Initializes the ConverToMelSpectrogram class with provided parameters.
Args:
folder_path (str): Path to the folder containing audio files.
save_path (str): Path to the folder where spectrogram images will be saved.
sr (int): Sample rate for audio processing.
duration (float): Duration of the audio clips to be processed.
n_mels (int): Number of mel bands to generate.
hop_length (int): Number of samples between successive frames.
"""
self.folder_path = folder_path
self.save_path = save_path
self.sr = sr
self.n_fft = n_fft
self.duration = duration
self.n_mels = n_mels
self.hop_length = hop_length
self.audio_processor = AudioProcessor(sr, duration)
self.mel_generator = MelSpectrogramGenerator(save_path, sr, n_fft, n_mels, hop_length)
def convert_folder_to_mel_spectrogram(self):
"""
Converts all audio files in the specified folder to mel spectrogram images.
The spectrogram images are saved in the specified save_path directory.
"""
wav_files = FileSystemHelper.get_files_by_extension(self.folder_path, 'wav')
for audio_path in wav_files:
y, sr = self.audio_processor.load_audio(audio_path)
audio_slices = self.audio_processor.split_audio(y)
for i, y_slice in enumerate(audio_slices):
file_name = f"{os.path.splitext(os.path.basename(audio_path))[0]}_part{i}.png"
self.mel_generator.generate_and_save(y_slice, file_name)
import unittest
import os
import tempfile
import numpy as np
import soundfile as sf
import librosa
from unittest.mock import patch
from preprocessing.convert_to_mel_spectrogram import ConvertToMelSpectrogram
from preprocessing.audio_processor import AudioProcessor
from preprocessing.mel_spectrogram_generator import MelSpectrogramGenerator
class TestConvertToMelSpectrogram(unittest.TestCase):
def setUp(self):
self.temp_dir = tempfile.mkdtemp() # 임시 디렉토리 생성
self.audio_files = [
self.create_temp_audio_file('audio1.wav', duration=5, sr=22050),
self.create_temp_audio_file('audio2.wav', duration=3, sr=22050),
self.create_temp_audio_file('audio3.wav', duration=7, sr=22050)
]
self.converter = ConvertToMelSpectrogram(
self.temp_dir, # 임시 디렉토리 사용
self.temp_dir, # 저장 디렉토리도 임시 디렉토리로 설정
sr=22050,
duration=5.0,
n_mels=128,
hop_length=512
)
def tearDown(self):
# 테스트 종료 후 임시 파일 삭제
for audio_file in self.audio_files:
os.remove(audio_file)
def create_temp_audio_file(self, filename, duration, sr):
# 임시 WAV 파일 생성
audio_path = os.path.join(self.temp_dir, filename)

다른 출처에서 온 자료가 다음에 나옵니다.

File: config.mk
export PLATFORM = sky130hd
export DESIGN_NAME = cbs_lerp
export DESIGN_NICKNAME = d
export VERILOG_FILES = /design/src/cbs_pkg.sv /design/src/cbs_lerp.sv
export SDC_FILE = /design/constraint.sdc
export NUM_CORES = 2
export LEC_CHECK = 0
export BUFFER_PORTS_ARGS = -buffer_cell sky130_fd_sc_hd__buf_4
export CORE_ASPECT_RATIO = 0.7
export CORE_MARGIN = 4
export CORE_UTILIZATION = 38
export DETAILED_ROUTE_END_ITERATION = 8
export PLACE_DENSITY = 0.62
export SLEW_MARGIN = 20
export SYNTH_ARGS = -nofsm -noshare
export SYNTH_HDL_FRONTEND = slang
export SYNTH_SLANG_ARGS = --single-unit
File: constraint.sdc
create_clock -name clk -period 9.8 [get_ports clk]
set_input_delay 0.98 -clock clk [delete_from_list [all_inputs] [get_ports clk]]
set_output_delay 0.98 -clock clk [all_outputs]
set_load 0.01 [all_outputs]
File: src/cbs_pkg.sv
// ----------------------------------------------------------------------------
// cbs_pkg
// Shared types and constants for the cubic Bezier split pipeline.
// ----------------------------------------------------------------------------
package cbs_pkg;

    // Fraction bits of the split parameter t
    localparam int T_FRAC_BITS = 16;

    // Coordinate width (signed Q16.16)
    localparam int COORD_W = 32;

    // t after saturation to 1.0 needs one integer bit
    localparam int T_W = T_FRAC_BITS + 1;

    // Difference of two coordinates, and its product with t
    localparam int DIFF_W = COORD_W + 1;
    localparam int PROD_W = DIFF_W + T_W;

    // Exactly 1.0 in t format
    localparam logic [T_W-1:0] T_ONE = T_W'(1) << T_FRAC_BITS;
    localparam logic [31:0] T_ONE_32 = 32'(1) << T_FRAC_BITS;

    typedef logic signed [COORD_W-1:0] coord_t;
    typedef logic [T_W-1:0] tfrac_t;

    typedef struct packed {
        coord_t x;
        coord_t y;
    } point_t;

    // Register enables of one two-stage interpolator
    typedef struct packed {
        logic mul;
        logic add;
    } lerp_en_t;

endpackage
File: src/hw/rtl/assert_macros.svh
// assertion macros used by the rtl module pvsd_core
// no dependencies; compiled out when SYNTHESIS is defined
`ifndef ASSERT_MACROS_SVH
`define ASSERT_MACROS_SVH
`ifndef SYNTHESIS
`define PVSD_ASSERT(lbl, clk, rst_n, prop) \
  lbl: assert property (@(posedge clk) disable iff (!rst_n) prop) \
    else $error("pvsd assertion failed");
`define PVSD_ASSERT_NEVER(lbl, clk, rst_n, cond) \
  lbl: assert property (@(posedge clk) disable iff (!rst_n) !(cond)) \
    else $error("pvsd forbidden condition seen");
`else
`define PVSD_ASSERT(lbl, clk, rst_n, prop)
`define PVSD_ASSERT_NEVER(lbl, clk, rst_n, cond)
`endif
`endif

File: src/hw/rtl/pvsd_pkg.sv
// types and constants of the packed varint sequence decoder
// no dependencies
`default_nettype none

package pvsd_pkg;

  localparam int CountBits    = 27;
  localparam int MaxItemsBits = 27;
  localparam int CmpBits      = (CountBits > MaxItemsBits ? CountBits : MaxItemsBits) + 1;
  localparam int ShiftBits    = 7;

  localparam logic [MaxItemsBits-1:0] MaxItemsReset = MaxItemsBits'(100000000);

  localparam logic [7:0] ByteNotFound = 8'h40;
  localparam logic [7:0] ByteInvalid  = 8'h41;
  localparam logic [7:0] ByteEndSeq   = 8'h42;

  localparam logic [ShiftBits-1:0] GroupBits = ShiftBits'(7);
  localparam logic [ShiftBits-1:0] ShiftMax  = ShiftBits'(64);
  localparam logic [ShiftBits-1:0] ShiftTop  = ShiftBits'(70);

  localparam logic [1:0] KindNumber  = 2'd0;
  localparam logic [1:0] KindEndSeq  = 2'd1;
  localparam logic [1:0] KindEndFile = 2'd2;
  localparam logic [1:0] KindError   = 2'd3;

  localparam logic [1:0] ErrBadFinal  = 2'd0;
  localparam logic [1:0] ErrTooLong   = 2'd1;
  localparam logic [1:0] ErrTruncated = 2'd2;
  localparam logic [1:0] ErrTooMany   = 2'd3;

  typedef struct packed {
    logic [7:0] data_byte;
    logic       end_of_input;
  } in_item_t;

  typedef struct packed {
    logic [1:0]  kind;
    logic [63:0] number;
    logic [1:0]  error_code;
  } out_item_t;

  typedef struct packed {
    logic      emit;
    out_item_t item;
  } core_res_t;

endpackage

`default_nettype wire

File: src/hw/rtl/packed_varint_sequence_decoder.sv
// Packed varint sequence decoder, top level.
// Input channel: in_valid_i / in_stall_o carry one byte or an end-of-input
// mark per transfer. Output channel: out_valid_o / out_stall_i carry one
// result (number, end of sequence, end of file or error) per transfer.
// Config channel: cfg_valid_i / cfg_ready_o writes max_items; write it only
// while the block is idle.
// Path: a byte waits in the input register and its result in the result
// register, from which it transfers on the output when out_stall_i is low.
// Throughput: one byte per cycle, save for the output stall below; the decode
// state (accumulator, shift, item count) updates in logic between the two registers.
// A stalled output holds its result; the input register keeps taking bytes
// that produce no result, and stalls the input when a byte with a result
// cannot move into the occupied result register.
// Reset clears the decode state, sets max_items to 100000000 and empties
// both registers. After an error or end of file no further results appear
// until reset.
// depends on pvsd_pkg, pvsd_in_reg, pvsd_core
`default_nettype none

module packed_varint_sequence_decoder (
  input  logic                               clk_i,
  input  logic                               rst_ni,
  input  logic                               in_valid_i,
  output logic                               in_stall_o,
  input  pvsd_pkg::in_item_t                 in_item_i,
  output logic                               out_valid_o,
  input  logic                               out_stall_i,
  output pvsd_pkg::out_item_t                out_item_o,
  input  logic                               cfg_valid_i,
  output logic                               cfg_ready_o,
  input  logic [pvsd_pkg::MaxItemsBits-1:0]  cfg_data_i
);
  import pvsd_pkg::*;

  logic                    hold_valid;
  in_item_t                hold_item;
  logic                    step;
  core_res_t               res;
  logic                    out_valid_q, out_valid_d;
  out_item_t               out_q;
  logic [MaxItemsBits-1:0] max_items_q;

  assign cfg_ready_o = 1'b1;

  always_ff @(posedge clk_i or negedge rst_ni) begin
    if (!rst_ni) begin
      max_items_q <= MaxItemsReset;
    end else if (cfg_valid_i && cfg_ready_o) begin
      max_items_q <= cfg_data_i;
    end
  end

  pvsd_in_reg u_in_reg (
    .clk_i        (clk_i),
    .rst_ni       (rst_ni),
    .in_valid_i   (in_valid_i),
    .in_stall_o   (in_stall_o),
    .in_item_i    (in_item_i),
    .take_i       (step),
    .hold_valid_o (hold_valid),
    .hold_item_o  (hold_item)
  );

  pvsd_core u_core (
    .clk_i       (clk_i),
    .rst_ni      (rst_ni),
    .step_i      (step),
    .item_i      (hold_item),
    .max_items_i (max_items_q),
    .res_o       (res)
  );

  // an item moves on when its result has room, or it has no result
  assign step = hold_valid && (!out_valid_q || !out_stall_i || !res.emit);

  always_comb begin
    out_valid_d = out_valid_q;
    if (step && res.emit) begin
      out_valid_d = 1'b1;
    end else if (!out_stall_i) begin
      out_valid_d = 1'b0;
    end
  end

  always_ff @(posedge clk_i or negedge rst_ni) begin
    if (!rst_ni) begin
      out_valid_q <= 1'b0;
    end else begin
      out_valid_q <= out_valid_d;
    end
  end

  always_ff @(posedge clk_i) begin
    if (step && res.emit) begin
      out_q <= res.item;
    end
  end

  assign out_valid_o = out_valid_q;
  assign out_item_o  = out_q;

endmodule

`default_nettype wire

File: src/hw/rtl/pvsd_in_reg.sv
// input register stage of the packed varint sequence decoder
// depends on pvsd_pkg
`default_nettype none

module pvsd_in_reg (
  input  logic               clk_i,
  input  logic               rst_ni,
  input  logic               in_valid_i,
  output logic               in_stall_o,
  input  pvsd_pkg::in_item_t in_item_i,
  input  logic               take_i,
  output logic               hold_valid_o,
  output pvsd_pkg::in_item_t hold_item_o
);
  import pvsd_pkg::*;

  logic     valid_q, valid_d;
  in_item_t item_q;
  logic     accept;

  assign in_stall_o = valid_q && !take_i;
  assign accept     = in_valid_i && !in_stall_o;
  assign valid_d    = (take_i || !valid_q) ? in_valid_i : valid_q;

  always_ff @(posedge clk_i or negedge rst_ni) begin
    if (!rst_ni) begin
      valid_q <= 1'b0;
    end else begin
      valid_q <= valid_d;
    end
  end

  always_ff @(posedge clk_i) begin
    if (accept) begin
      item_q <= in_item_i;
    end
  end

  assign hold_valid_o = valid_q;
  assign hold_item_o  = item_q;

endmodule

`default_nettype wire

File: src/hw/rtl/pvsd_core.sv
// decode state and per-byte next-state logic of the packed varint sequence decoder
// depends on pvsd_pkg and assert_macros.svh
`default_nettype none

`include "assert_macros.svh"

module pvsd_core (
  input  logic                                clk_i,
  input  logic                                rst_ni,
  input  logic                                step_i,
  input  pvsd_pkg::in_item_t                  item_i,
  input  logic [pvsd_pkg::MaxItemsBits-1:0]   max_items_i,
  output pvsd_pkg::core_res_t                 res_o
);
  import pvsd_pkg::*;

  logic [63:0]          acc_q, acc_d;
  logic [ShiftBits-1:0] shift_q, shift_d;
  logic                 inside_q, inside_d;
  logic [CountBits-1:0] count_q, count_d;
  logic                 halted_q, halted_d;

  logic [63:0]          base_acc;
  logic [ShiftBits-1:0] base_shift;
  logic [63:0]          cont_acc;
  logic [63:0]          final_val;
  logic                 item_req;
  logic [63:0]          item_val;
  logic                 fail_req;
  logic [1:0]           fail_code;
  logic [CmpBits-1:0]   next_count;
  core_res_t            res;

  assign base_acc   = inside_q ? acc_q : 64'd0;
  assign base_shift = inside_q ? shift_q : '0;
  assign cont_acc   = base_acc | ({57'd0, item_i.data_byte[6:0]} << base_shift[5:0]);
  assign final_val  = base_acc | ({58'd0, item_i.data_byte[5:0]} << base_shift[5:0]);
  assign next_count = CmpBits'(count_q) + CmpBits'(1);

  always_comb begin
    acc_d     = acc_q;
    shift_d   = shift_q;
    inside_d  = inside_q;
    count_d   = count_q;
    halted_d  = halted_q;
    item_req  = 1'b0;
    item_val  = 64'd0;
    fail_req  = 1'b0;
    fail_code = ErrBadFinal;
    res       = '0;
    if (!halted_q) begin
      priority if (item_i.end_of_input) begin
        priority if (inside_q) begin
          fail_req  = 1'b1;
          fail_code = ErrTruncated;
        end else if (count_q == '0) begin
          halted_d      = 1'b1;
          res.emit      = 1'b1;
          res.item.kind = KindEndFile;
        end else begin
          count_d       = '0;
          res.emit      = 1'b1;
          res.item.kind = KindEndSeq;
        end
      end else if (!inside_q && item_i.data_byte == ByteNotFound) begin
        item_req = 1'b1;
        item_val = '1;
      end else if (!inside_q && item_i.data_byte == ByteInvalid) begin
        item_req = 1'b1;
        item_val = ~64'd1;
      end else if (!inside_q && item_i.data_byte == ByteEndSeq) begin
        count_d       = '0;
        res.emit      = 1'b1;
        res.item.kind = KindEndSeq;
      end else if (inside_q && shift_q > ShiftMax) begin
        fail_req  = 1'b1;
        fail_code = ErrTooLong;
      end else if (item_i.data_byte[7]) begin
        acc_d    = cont_acc;
        shift_d  = base_shift + GroupBits;
        inside_d = 1'b1;
      end else if (item_i.data_byte[6]) begin
        fail_req  = 1'b1;
        fail_code = ErrBadFinal;
      end else begin
        item_req = 1'b1;
        item_val = final_val;
      end

      if (item_req) begin
        if (next_count > CmpBits'(max_items_i) || count_q == '1) begin
          fail_req  = 1'b1;
          fail_code = ErrTooMany;
        end else begin
          count_d         = CountBits'(next_count);
          acc_d           = 64'd0;
          shift_d         = '0;
          inside_d        = 1'b0;
          res.emit        = 1'b1;
          res.item.kind   = KindNumber;
          res.item.number = item_val;
        end
      end

      if (fail_req) begin
        halted_d            = 1'b1;
        inside_d            = 1'b0;
        acc_d               = 64'd0;
        shift_d             = '0;
        res.emit            = 1'b1;
        res.item.kind       = KindError;
        res.item.number     = 64'd0;
        res.item.error_code = fail_code;
      end
    end
  end

  always_ff @(posedge clk_i or negedge rst_ni) begin
    if (!rst_ni) begin
      acc_q    <= 64'd0;
      shift_q  <= '0;
      inside_q <= 1'b0;
      count_q  <= '0;
      halted_q <= 1'b0;
    end else if (step_i) begin
      acc_q    <= acc_d;
      shift_q  <= shift_d;
      inside_q <= inside_d;
      count_q  <= count_d;
      halted_q <= halted_d;
    end
  end

  assign res_o = res;

  `PVSD_ASSERT(a_shift_range, clk_i, rst_ni, shift_q <= ShiftTop)
  `PVSD_ASSERT(a_halt_sticky, clk_i, rst_ni, halted_q |=> halted_q)
  `PVSD_ASSERT(a_acc_idle_zero, clk_i, rst_ni, !inside_q |-> (acc_q == 64'd0 && shift_q == '0))
  `PVSD_ASSERT(a_error_halts, clk_i, rst_ni,
               (step_i && res.emit && res.item.kind == KindError) |=> halted_q)
  `PVSD_ASSERT_NEVER(a_silent_halted, clk_i, rst_ni, halted_q && res.emit)

endmodule

`default_nettype wire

y = np.random.randn(int(duration * sr))
sf.write(audio_path, y, sr) # soundfile로 WAV 파일 생성
return audio_path
@patch('librosa.load')
@patch.object(MelSpectrogramGenerator, 'generate_and_save')
def test_convert_folder_to_mel_spectrogram(self, mock_generate_and_save, mock_librosa_load):
# 모의 처리된 librosa.load 함수 설정
mock_librosa_load.side_effect = self.mock_librosa_load
# convert_folder_to_mel_spectrogram 메서드 호출
self.converter.convert_folder_to_mel_spectrogram()
# generate_and_save가 적절한 파일명으로 호출되었는지 확인
expected_calls = [
unittest.mock.call(np.array([0.0]), 'audio1_part0.png'),
unittest.mock.call(np.array([0.0]), 'audio2_part0.png'),
unittest.mock.call(np.array([0.0]), 'audio3_part0.png'),
]
mock_generate_and_save.assert_has_calls(expected_calls, any_order=True)
def mock_librosa_load(self, audio_path, sr=None):
# 임의의 오디오 데이터 반환
return np.array([0.0]), 22050
if __name__ == '__main__':
unittest.main()
메인 파일을 2개를 만들어서 관리하자.
preprocessing_main과 model_main을 만들어서 실제로 실행할 것 이다.
import sys
import os
sys.path.append(os.path.join(os.path.dirname(__file__), 'src'))
from preprocessing.convert_to_mel_spectrogram import ConvertToMelSpectrogram
def main():
folder_path = '/Users/seong-gyeongjun/Downloads/vocal artist/stone/wav'
save_path = '/Users/seong-gyeongjun/Downloads/vocal artist/stone/mel'
sr = 22050
n_fft = 2048
duration = 3.0
n_mels = 128
hop_length = n_fft // 4
converter = ConvertToMelSpectrogram(folder_path, save_path, sr, n_fft, duration, n_mels, hop_length)
converter.convert_folder_to_mel_spectrogram()
if __name__ == '__main__':
main()
이런 이미지 파일이 save_folder에 수백장 저장된 걸 볼 수 있다.